By Mark Wehrman EBS COLUMNIST
Next time you watch professional golf on TV pay attention to the practice swings the tour pros are making. There are some consistencies that almost all players perform while practicing their swing before their shot.
First thing you would notice is they never take their eyes off of the target when making practice swings. The reason for this is when they are making their practice swings, they are trying to picture the shot they want to execute.
For example, they are envisioning either a high or low ball flight, or a fade or draw shot pattern. In order to properly execute the ball flight they are picturing in their mind what they need to adjust in their follow through to achieve the desired trajectory.

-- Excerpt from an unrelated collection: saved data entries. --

From an optimization exercise on the open Yosys and OpenROAD flow, aimed at small area, a short achievable clock period and few clock cycles per item; shortcuts taken in it are not production practice. No activity file was given, so power comes from the tool's default toggle rates.

oak:
==> flow/design.v (excerpt) <==
module packet_parser (
	input  logic         clk,
	input  logic         rst_n,       
	input  logic         s_tvalid,
	input  logic [7:0]   s_tdata,
	input  logic         s_tlast,
	output logic         s_tready,
	output logic         m_tvalid,
	input  logic         m_tready,
	output logic [367:0] m_tdata
	);
logic       rdy;            
logic       pend;           
logic       pad;            
logic [5:0] pos;            
logic       dv;             
logic [7:0] din;
logic       dl;
logic fill, proc, adv, p48, inwin, go_pend, go_pad;
logic next_pend, next_pad, dfull_next;
logic [5:0] pos_next;
logic shift_q;              
assign fill    = !pend && !pad;
assign proc    = dv && fill;
assign adv     = proc || pad;
assign p48     = (pos == 6'd48);
assign inwin   = (pos >= 6'd14) && (pos <= 6'd37);
assign go_pend = p48 && ((proc && dl) || pad);
assign go_pad  = proc && dl && !p48;
assign next_pend  = pend ? !m_tready : go_pend;
assign next_pad   = !pend && (pad ? !go_pend : go_pad);
assign dfull_next = (rdy && s_tvalid) || (dv && !proc);
assign pos_next   = pend ? (m_tready ? 6'd0 : pos) : ((adv && !p48) ? pos + 6'd1 : pos);
function logic stored_at(input logic [5:0] p);
	stored_at = (p <= 6'd14) || (p == 6'd16) || (p == 6'd17) ||
	            (p == 6'd23) || (p >= 6'd26 && p <= 6'd47);
  ...
Size: roughly 790 cells after synthesis, about 380 flip-flops, roughly 380 I/O pins, ~14000 um2 of cells after synthesis.
==> flow/config.mk <==
export PLATFORM = sky130hd
export DESIGN_NAME = packet_parser
export DESIGN_NICKNAME = packet_parser
export VERILOG_FILES = /design/flow/design.v
export SDC_FILE = /design/flow/constraint.sdc
export NUM_CORES = 4
export LEC_CHECK = 0
export CAP_MARGIN = 20
export CORE_MARGIN = 2
export CORE_UTILIZATION = 75
export CTS_BUF_LIST = sky130_fd_sc_hd__clkbuf_4
export CTS_CLUSTER_SIZE = 30
export PLACE_DENSITY = 0.85
export SLEW_MARGIN = 20
==> flow/constraint.sdc <==
create_clock -name core_clock -period 13.5 [get_ports {clk}]
set_input_delay 2.7000 -clock core_clock [delete_from_list [all_inputs] [get_ports {clk}]]
set_output_delay 2.7000 -clock core_clock [all_outputs]
set_load 0.01 [all_outputs]
standard.sh (not shown) runs the stock make flow with config.mk's settings and CLKGATE_MAP_FILE= SYNTH_SCRIPT=/design/flow/synth_recipe.tcl, a recipe that flattens the netlist after the stock synthesis.
==> flow/flow/run.sh <==
#!/bin/bash
# Own layout flow: the standard synthesis and layout, with
#  - plain sky130 buffers on the ports instead of the delay buffer the
#    resizer picks by default;
#  - timing repair asked to reach a setup slack margin, so that it works on
#    the paths that set the achieved period (the constraints are unchanged).
set -euo pipefail
bash standard.sh synth > synth.log 2>&1
bash standard.sh finish \
  BUFFER_PORTS_ARGS="-buffer_cell sky130_fd_sc_hd__buf_1" \
  SETUP_SLACK_MARGIN=9.5 > layout.log 2>&1
4_1_cts: oak exited with error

If you are trying to flight the ball higher you will make your arms follow through higher. Meaning, when I am attempting to hit a high ball, I try to make my right bicep hit my chin in the follow through. This action along with a setting up with my lead shoulder higher than my trailing shoulder, and moving the ball up in my stance, will result in a higher ball flight.

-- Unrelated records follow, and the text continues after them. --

This design comes from an exercise in tuning for small area, a short achievable clock period and few clock cycles on the open sky130 flow, not from production work.
RTL that was checked went through simulation tests only; none was proved equivalent to the original.

Setup of beta:
// M1
module M1 (
   input  logic         Clock,
   input  logic         Resetn,
   input  logic         start,
   output logic         done,
   input  logic  [15:0] SRAM_read_data,
   output logic  [17:0] SRAM_address,
   output logic  [15:0] SRAM_write_data,
   output logic         SRAM_we_n
);
localparam [17:0] BASE_U   = 18'd13824;
localparam [17:0] BASE_V   = 18'd20736;
localparam [17:0] BASE_RGB = 18'd220672;
localparam [1:0] S_IDLE = 2'd0, S_FILL = 2'd1, S_RUN = 2'd2;
logic [1:0]  state;
logic [2:0]  ph;         
logic [6:0]  mc;         
logic [13:0] YP;         
logic [12:0] CP;         
logic [15:0] WP;         
logic [7:0]  win [0:19];
logic [7:0]  UB;
logic [7:0]  VBh, VBl;    
logic [7:0]  Yrh, Yrl;    
logic [7:0]  Vp, B0h;
logic [8:0]  ps0, ps1, ps2, ps3, ps4;
logic [9:0]  ps24;
logic [8:0]  fs0, fs1, fs3, fs4;
logic [9:0]  fs24;
logic [12:0] Flo;
logic [9:0]  FhA, FhB, FqA, FqB, Fs;
logic        Fq12;
logic [7:0]  Fc;
m1_rca #(8) u_ps0 (.a(win[1]), .b(win[19]), .ci(1'b0), .s(ps0[7:0]), .co(ps0[8]));
m1_rca #(8) u_ps1 (.a(win[3]), .b(win[17]), .ci(1'b0), .s(ps1[7:0]), .co(ps1[8]));
assign ps2 = {1'b0, win[5]} + {1'b0, win[15]};
m1_rca #(8) u_ps3 (.a(win[7]), .b(win[13]), .ci(1'b0), .s(ps3[7:0]), .co(ps3[8]));
assign ps4 = {1'b0, win[9]} + {1'b0, win[11]};
assign ps24 = {1'b0, ps2} + {1'b0, ps4};
always_ff @(posedge Clock) begin
   fs0 <= ps0;
   fs1 <= ps1;
   fs3 <= ps3;
   fs4 <= ps4;
   fs24 <= ps24;
end
logic [8:0]  nfs0, nfs1, nfs3, nfs4;
logic [9:0]  nfs24;
assign nfs0 = ~fs0;
assign nfs1 = ~fs1;
assign nfs3 = ~fs3;
assign nfs4 = ~fs4;
assign nfs24 = ~fs24;
logic fl1, fl2, fl3, fl4, fl5, fl6, fl7, fl8, fl9, fl10, fl11, fl12, fl13, fl14, fl15, fl16;
logic fl17, fl18, fl19, fl20, fl21, fl22, fl23, fl24, fl25, fl26, fl27, fl28, fl29, fl30, fl31, fl32;
logic fl33, fl34, fl35, fl36, fl37, fl38, fl39, fl40, fl41, fl42, fl43, fl44, fl45, fl46, fl47, fl48;
  ...
For scale: roughly 430 flip-flops.
clock: 14.0 ns
lec_check: 0
abc_clock_period_in_ps: 4000
cap_margin: 20
core_margin: 2
core_utilization: 65
cts_cluster_diameter: 60
cts_cluster_size: 25
setup_slack_margin: 5
slew_margin: 20
synth_hierarchical: 1
standard.sh (not shown) runs the stock make flow with config.mk's settings and CLKGATE_MAP_FILE= SYNTH_SCRIPT=/design/flow/synth_recipe.tcl, a recipe that flattens the netlist after the stock synthesis.
==> flow/flow/run.sh <==
#!/bin/bash
set -euo pipefail
bash standard.sh SETUP_SLACK_MARGIN=10 finish > standard_make.log 2>&1
Testbench counts of beta, summed over its fixed seeds: cycles 431,172.
Source: an optimization exercise on an open RTL-to-GDS flow (aim: small area and a short achievable clock period). Production flows keep margins and buffers that such runs may drop.
Function was not checked in any run shown here: the RTL went through the layout flow alone.

### design/flow/config.mk
export PLATFORM = sky130hd
export DESIGN_NAME = g_poker_core
export DESIGN_NICKNAME = g_poker_core
export VERILOG_FILES = /design/flow/design.v
export SDC_FILE = /design/flow/constraint.sdc
export NUM_CORES = 8
export LEC_CHECK = 0
export ABC_AREA = 1
export CAP_MARGIN = 20
export CORE_MARGIN = 2
export CORE_UTILIZATION = 50
export SLEW_MARGIN = 20
### design/flow/run.sh
#!/bin/bash
# synth_recipe.tcl (not shown) runs the flow's synth.tcl, then flattens the netlist and writes it again
# the make line also repeats each setting of config.mk as NAME=value (left out here)
make -C /OpenROAD-flow-scripts/flow DESIGN_CONFIG=/design/flow/config.mk WORK_HOME=/design/flow/orfs CLKGATE_MAP_FILE= SYNTH_SCRIPT=/design/flow/synth_recipe.tcl finish
### design/flow/constraint.sdc
create_clock -name core_clock -period 14.0 [get_ports {clock}]
set_input_delay 2.8000 -clock core_clock [delete_from_list [all_inputs] [get_ports {clock}]]
set_output_delay 2.8000 -clock core_clock [all_outputs]
set_load 0.01 [all_outputs]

If you want to flight the ball down you will want to do the opposite of what I just described. You would move the ball back in your stance, slow your swing down as much as possible, and in your follow through, finish with your arms more across your chest.

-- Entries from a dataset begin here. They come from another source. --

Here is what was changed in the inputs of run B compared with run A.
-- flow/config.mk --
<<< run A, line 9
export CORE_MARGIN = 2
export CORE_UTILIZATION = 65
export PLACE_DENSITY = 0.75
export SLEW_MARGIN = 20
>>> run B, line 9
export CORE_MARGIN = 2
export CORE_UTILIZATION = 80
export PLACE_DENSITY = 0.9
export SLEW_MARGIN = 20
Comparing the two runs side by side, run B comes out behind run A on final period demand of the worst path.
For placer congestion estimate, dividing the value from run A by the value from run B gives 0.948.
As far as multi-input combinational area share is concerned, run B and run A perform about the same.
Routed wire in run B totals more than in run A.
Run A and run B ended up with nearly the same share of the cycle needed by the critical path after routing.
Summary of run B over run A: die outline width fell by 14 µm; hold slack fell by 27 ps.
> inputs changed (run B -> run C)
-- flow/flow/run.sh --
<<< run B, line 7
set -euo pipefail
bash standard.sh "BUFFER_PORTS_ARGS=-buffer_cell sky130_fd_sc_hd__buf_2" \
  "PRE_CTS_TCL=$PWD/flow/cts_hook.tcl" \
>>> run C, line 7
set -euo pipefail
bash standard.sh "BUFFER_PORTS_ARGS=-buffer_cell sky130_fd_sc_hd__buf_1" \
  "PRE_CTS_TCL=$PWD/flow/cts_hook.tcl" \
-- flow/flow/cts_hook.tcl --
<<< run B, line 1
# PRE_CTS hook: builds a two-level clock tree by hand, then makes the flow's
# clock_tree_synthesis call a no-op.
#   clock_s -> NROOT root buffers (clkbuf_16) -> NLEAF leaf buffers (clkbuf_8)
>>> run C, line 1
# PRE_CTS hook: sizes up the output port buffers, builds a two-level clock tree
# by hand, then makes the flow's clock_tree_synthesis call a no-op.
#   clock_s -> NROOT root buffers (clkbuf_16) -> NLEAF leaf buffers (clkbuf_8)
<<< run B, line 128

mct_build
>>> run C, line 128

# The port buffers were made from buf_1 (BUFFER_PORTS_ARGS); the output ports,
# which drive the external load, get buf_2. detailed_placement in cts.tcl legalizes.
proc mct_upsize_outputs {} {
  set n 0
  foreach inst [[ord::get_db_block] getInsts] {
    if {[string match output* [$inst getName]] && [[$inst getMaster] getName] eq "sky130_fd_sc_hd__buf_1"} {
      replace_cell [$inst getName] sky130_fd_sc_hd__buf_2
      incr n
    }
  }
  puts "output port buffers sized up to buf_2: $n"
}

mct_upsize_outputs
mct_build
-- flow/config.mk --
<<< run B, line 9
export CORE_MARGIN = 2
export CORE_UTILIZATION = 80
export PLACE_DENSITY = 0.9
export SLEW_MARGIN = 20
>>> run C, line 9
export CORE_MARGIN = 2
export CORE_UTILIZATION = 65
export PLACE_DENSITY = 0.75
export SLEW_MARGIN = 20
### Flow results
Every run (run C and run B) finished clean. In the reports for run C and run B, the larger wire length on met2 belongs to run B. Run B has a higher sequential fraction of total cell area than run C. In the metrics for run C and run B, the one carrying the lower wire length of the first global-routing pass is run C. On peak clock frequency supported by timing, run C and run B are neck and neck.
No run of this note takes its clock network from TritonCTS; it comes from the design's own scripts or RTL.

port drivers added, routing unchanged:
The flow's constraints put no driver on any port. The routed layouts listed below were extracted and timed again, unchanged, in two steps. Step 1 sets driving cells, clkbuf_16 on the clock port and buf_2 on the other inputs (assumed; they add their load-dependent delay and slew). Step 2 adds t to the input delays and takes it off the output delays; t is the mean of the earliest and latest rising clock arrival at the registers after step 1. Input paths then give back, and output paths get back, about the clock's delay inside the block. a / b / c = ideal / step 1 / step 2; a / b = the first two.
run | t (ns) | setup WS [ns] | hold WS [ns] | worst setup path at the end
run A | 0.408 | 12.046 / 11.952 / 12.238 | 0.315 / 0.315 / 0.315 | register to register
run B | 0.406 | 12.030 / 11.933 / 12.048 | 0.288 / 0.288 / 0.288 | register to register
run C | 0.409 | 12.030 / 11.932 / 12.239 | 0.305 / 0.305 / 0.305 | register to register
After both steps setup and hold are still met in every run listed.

When it comes to hitting a draw or fade, we also need to make a few adjustments in our setup and follow through.
When I want to hit a draw, I will set up with my feet slightly closed at address, pointed more to the right for a right-handed golfer, and strengthen my top hand on the golf club by turning my left hand more to the right, to promote a more closed club face at impact. During the swing I will make sure to “fire” my hips first at the top of my swing, which helps me release the club head earlier in to the ball.
When trying to fade the ball, I will weaken my top hand on the grip, which is the left hand for right-handed golfers, by turning it more to the left so I only see one knuckle when looking down at my grip. During the swing I will hold off on releasing the club so as the heel of the club is leading the way in to impact. This action will keep the face from closing too early and allow me to hit a fade by having an open club face at impact.
One thing to note while processing this information, for all of these shot types I never attempt to change my backswing.
The one quote I have liked to use over the past couple of years is that, “no one has ever hit a ball in their backswing.” To piggy back off of that philosophy, remember this, what happens after impact is just as important as what happens before impact.
Lastly, make sure to keep a good eye on your target when making practice swings and always try to picture your shot so you have a clear vision in your mind of what you are trying to do.